The Cardiff Tab contacted Cardiff University for a comment on what they were doing to make students feel safer at Cathays, their full statement read: ‘The safety and well-being of our students is paramount, and we ensure that every effort is made to keep them safe.

“That is why it is important to put these figures in context and to emphasize that they relate to acts committed in the immediate site of Cathays University. Such crimes may not be against or implicate students. Therefore, any suggestion that the University has a specific problem with violence or sexual assault would be extremely misleading, irresponsible and could cause unnecessary alarm.

“Cardiff is the capital of Wales, the largest city in Wales and one of the largest cities in the UK. The University is physically based in the city centre, close to one of the most thriving nightlife economies in Europe. The city also hosts some of the biggest sporting and music events in the UK, attracting thousands of visitors. Therefore, there is no fair comparison between Cathays and other parts of the city or other parts of Wales.

“However, we are not complacent and recognize that acts of violence and sexual assault do occur. That’s why we’ve developed a proactive, University-wide approach to addressing these issues, which recognizes the prevalence of violence and abuse in society.

“We work closely with the Cardiff University Students’ Union and other key community partners, including Cardiff Council and South Wales Police, and have developed key initiatives designed to help to protect the personal safety of students at night. These are available to Cardiff University students. They are directly communicated and detailed on our student intranet.

“Initiatives include the Safe Taxi Scheme program to help students return home safely at night and the Student Safety Walk project which supports students who may feel uncomfortable returning home alone late at night. Volunteers provide a walking service to students on some evenings, providing safety, advice and referrals to other services such as the Safety Bus and the Safe Taxi Scheme.

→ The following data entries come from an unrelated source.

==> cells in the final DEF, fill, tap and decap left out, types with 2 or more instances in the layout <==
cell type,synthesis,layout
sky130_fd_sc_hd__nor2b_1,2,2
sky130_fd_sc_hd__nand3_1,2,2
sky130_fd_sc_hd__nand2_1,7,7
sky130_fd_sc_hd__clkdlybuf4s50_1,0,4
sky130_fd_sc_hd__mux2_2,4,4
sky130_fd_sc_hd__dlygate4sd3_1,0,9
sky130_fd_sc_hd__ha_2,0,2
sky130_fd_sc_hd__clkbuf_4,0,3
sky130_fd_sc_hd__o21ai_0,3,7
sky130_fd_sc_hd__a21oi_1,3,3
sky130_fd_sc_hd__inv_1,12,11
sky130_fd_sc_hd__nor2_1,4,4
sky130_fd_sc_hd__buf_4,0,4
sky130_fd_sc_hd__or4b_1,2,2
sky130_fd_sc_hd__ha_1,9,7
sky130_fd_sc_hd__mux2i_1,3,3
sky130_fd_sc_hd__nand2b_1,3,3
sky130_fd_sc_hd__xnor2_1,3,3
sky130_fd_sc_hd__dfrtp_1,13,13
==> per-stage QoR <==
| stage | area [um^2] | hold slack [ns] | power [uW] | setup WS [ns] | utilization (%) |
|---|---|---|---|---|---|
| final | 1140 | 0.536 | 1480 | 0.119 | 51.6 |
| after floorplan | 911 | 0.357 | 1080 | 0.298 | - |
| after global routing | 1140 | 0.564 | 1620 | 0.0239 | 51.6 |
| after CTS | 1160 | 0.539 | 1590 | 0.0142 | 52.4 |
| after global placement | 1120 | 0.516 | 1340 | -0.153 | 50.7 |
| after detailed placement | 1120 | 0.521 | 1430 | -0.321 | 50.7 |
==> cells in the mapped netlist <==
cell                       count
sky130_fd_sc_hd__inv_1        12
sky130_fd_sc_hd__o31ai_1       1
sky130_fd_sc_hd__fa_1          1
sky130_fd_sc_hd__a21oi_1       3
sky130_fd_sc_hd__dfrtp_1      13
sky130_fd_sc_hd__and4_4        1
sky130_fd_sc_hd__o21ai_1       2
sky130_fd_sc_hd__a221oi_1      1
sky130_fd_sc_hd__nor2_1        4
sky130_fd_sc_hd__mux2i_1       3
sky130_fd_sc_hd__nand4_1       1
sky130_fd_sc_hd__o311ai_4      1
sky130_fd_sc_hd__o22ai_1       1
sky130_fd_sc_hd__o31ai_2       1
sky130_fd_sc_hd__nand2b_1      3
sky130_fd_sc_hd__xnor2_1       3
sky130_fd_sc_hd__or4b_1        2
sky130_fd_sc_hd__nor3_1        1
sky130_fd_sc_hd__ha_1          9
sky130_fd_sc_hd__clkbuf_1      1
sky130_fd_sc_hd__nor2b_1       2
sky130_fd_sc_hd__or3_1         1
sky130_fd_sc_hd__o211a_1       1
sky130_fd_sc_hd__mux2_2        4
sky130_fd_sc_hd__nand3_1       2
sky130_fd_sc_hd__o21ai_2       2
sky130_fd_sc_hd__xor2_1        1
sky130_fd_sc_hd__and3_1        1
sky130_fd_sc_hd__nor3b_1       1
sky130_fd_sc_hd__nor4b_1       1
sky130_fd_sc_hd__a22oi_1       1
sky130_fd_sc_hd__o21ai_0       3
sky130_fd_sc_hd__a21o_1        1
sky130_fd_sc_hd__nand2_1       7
--- src/rtl/instr_fetch_unit.sv ---
// Program sequencer: fetches ROM words, feeds Din, and issues
// one instruction at a time to the control FSM via run/Done.
module instr_fetch_unit #(
  parameter int ADDR_W   = 5,
  parameter int DATA_W   = 9,
  parameter int PROG_LEN = 32,
  parameter int TIMEOUT  = 15
) (
  input  logic              clk,
  input  logic              resetn,
  input  logic              start,
  input  logic [DATA_W-1:0] rom_data,
  input  logic              IRin,
  input  logic              Done,
  output logic [ADDR_W-1:0] ADDRESS,
  output logic [DATA_W-1:0] Din,
  output logic              run,
  output logic              busy,
  output logic              prog_done,
  output logic              timeout_err,
  output logic [7:0]        instr_count
);

  localparam int WD_W = $clog2(TIMEOUT + 1);

  localparam logic [3:0] S_IDLE      = 4'd0;
  localparam logic [3:0] S_FETCH     = 4'd1;
  localparam logic [3:0] S_ROMWAIT   = 4'd2;
  localparam logic [3:0] S_DECODE    = 4'd3;
  localparam logic [3:0] S_WAIT_IR   = 4'd4;
  localparam logic [3:0] S_IMM_FETCH = 4'd5;
  localparam logic [3:0] S_IMM_WAIT  = 4'd6;
  localparam logic [3:0] S_EXEC      = 4'd7;
  localparam logic [3:0] S_END       = 4'd8;

  logic [3:0]        state;
  logic [ADDR_W-1:0] pc;
  logic [WD_W-1:0]   wd;
  logic [2:0]        op;
  logic              is_halt;
  logic              is_mvi;
  logic              pc_last;
  logic              wd_hit;

  assign op      = Din[DATA_W-1 -: 3];
  assign is_halt = (op == 3'b111);
  assign is_mvi  = (op == 3'b001);
  assign pc_last = (pc == ADDR_W'(PROG_LEN - 1));
  // >= so an IRin accepted on the last allowed cycle still trips later
  assign wd_hit  = (wd >= WD_W'(TIMEOUT - 1));

  assign run  = (state == S_DECODE) && !is_halt;
  assign busy = (state != S_IDLE) && (state != S_END);

  always_ff @(posedge clk or negedge resetn) begin
    if (!resetn) begin
      state       <= S_IDLE;
      ADDRESS     <= '0;
      Din         <= '0;
      prog_done   <= 1'b0;
      timeout_err <= 1'b0;
      instr_count <= '0;
      pc          <= '0;
      wd          <= '0;
    end else begin
      unique case (state)
        S_IDLE, S_END: begin
          if (start) begin
            state       <= S_FETCH;
            pc          <= '0;
            prog_done   <= 1'b0;
            timeout_err <= 1'b0;
            instr_count <= '0;
          end
        end
        S_FETCH: begin
          ADDRESS <= pc;
          state   <= S_ROMWAIT;
        end
        S_ROMWAIT: begin
          Din   <= rom_data;
          state <= S_DECODE;
        end
        S_DECODE: begin
          if (is_halt) begin
            prog_done <= 1'b1;
            state     <= S_END;
          end else begin
            wd    <= '0;
            state <= S_WAIT_IR;
          end
        end
        S_WAIT_IR: begin
          if (IRin) begin
            wd <= wd + 1'b1;
            if (is_mvi && pc_last) begin
              timeout_err <= 1'b1;
              prog_done   <= 1'b1;
              state       <= S_END;
            end else if (is_mvi) begin
              pc    <= pc + 1'b1;
              state <= S_IMM_FETCH;
            end else begin
              state <= S_EXEC;
            end
          end else if (wd_hit) begin
            timeout_err <= 1'b1;
            prog_done   <= 1'b1;
            state       <= S_END;
          end else begin
            wd <= wd + 1'b1;
          end
        end
        S_IMM_FETCH: begin
          if (wd_hit) begin
            timeout_err <= 1'b1;
            prog_done   <= 1'b1;
            state       <= S_END;
          end else begin
            ADDRESS <= pc;
            wd      <= wd + 1'b1;
            state   <= S_IMM_WAIT;
          end
        end
        S_IMM_WAIT: begin
          if (wd_hit) begin
            timeout_err <= 1'b1;
            prog_done   <= 1'b1;
            state       <= S_END;
          end else begin
            Din   <= rom_data;
            wd    <= wd + 1'b1;
            state <= S_EXEC;
          end
        end
        S_EXEC: begin
          if (Done) begin
            if (instr_count != 8'hFF)
              instr_count <= instr_count + 8'd1;
            if (pc_last) begin
              prog_done <= 1'b1;
              state     <= S_END;
            end else begin
              pc    <= pc + 1'b1;
              state <= S_FETCH;
            end
          end else if (wd_hit) begin
            timeout_err <= 1'b1;
            prog_done   <= 1'b1;
            state       <= S_END;
          end else begin
            wd <= wd + 1'b1;
          end
        end
        default: state <= S_IDLE;
      endcase
    end
  end

endmodule
File: config.mk
export PLATFORM = sky130hd
export DESIGN_NAME = ccd_cds_sampler_flat
export DESIGN_NICKNAME = d
export VERILOG_FILES = /design/src/rtl/ccd_cds_sampler_if.sv /design/src/rtl/ccd_cds_sampler.sv /design/src/flat_wrapper.sv
export SDC_FILE = /design/constraint.sdc
export NUM_CORES = 1
export LEC_CHECK = 0
export CORE_MARGIN = 2
export CORE_UTILIZATION = 55
export DETAILED_ROUTE_END_ITERATION = 10
export PLACE_DENSITY = 0.79
export SLEW_MARGIN = 40
export SYNTH_ARGS = -nofsm -noshare
export SYNTH_HDL_FRONTEND = slang
export SYNTH_SLANG_ARGS = --single-unit
File: constraint.sdc
create_clock -name wb_clk_i -period 7.9 [get_ports wb_clk_i]
set_clock_uncertainty 0.1 [all_clocks]
set_input_delay 1.185 -clock wb_clk_i [delete_from_list [all_inputs] [get_ports wb_clk_i]]
set_output_delay 1.185 -clock wb_clk_i [all_outputs]
set_load 0.1 [all_outputs]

“We also have strict security measures in all of our residence halls and university buildings. We have dedicated 24 hour security with CCTV coverage of the majority of University buildings. Free personal security alarms are also available from our security team and the University has also invested in the SafeZone security app. The app is a quick and easy way to alert University Security or South Wales Police when help or assistance is needed.

“When students are on campus, SafeZone can show you where you are on a map. It also allows students to communicate with our security guards via text.

“As part of our response to incidents of violence, we have introduced an online disclosure tool so that students can disclose their experiences. This allows a student to identify themselves or remain anonymous if they wish.

“Students who make an identified disclosure receive practical guidance and support from a team of trained Disclosure Response Advisors who can help manage immediate or ongoing safety concerns; listen and speak directly to students describing the options available for specialist support and reporting; and give practical advice on housing, finances or studies. They may also prioritize appointments for students who have experienced an incident of violence and/or abuse in the past 72 hours and may wish to retain forensic evidence.

“Students who disclose anonymously help us get a clearer idea of ​​the problems universities – as a microcosm of society at large – face.”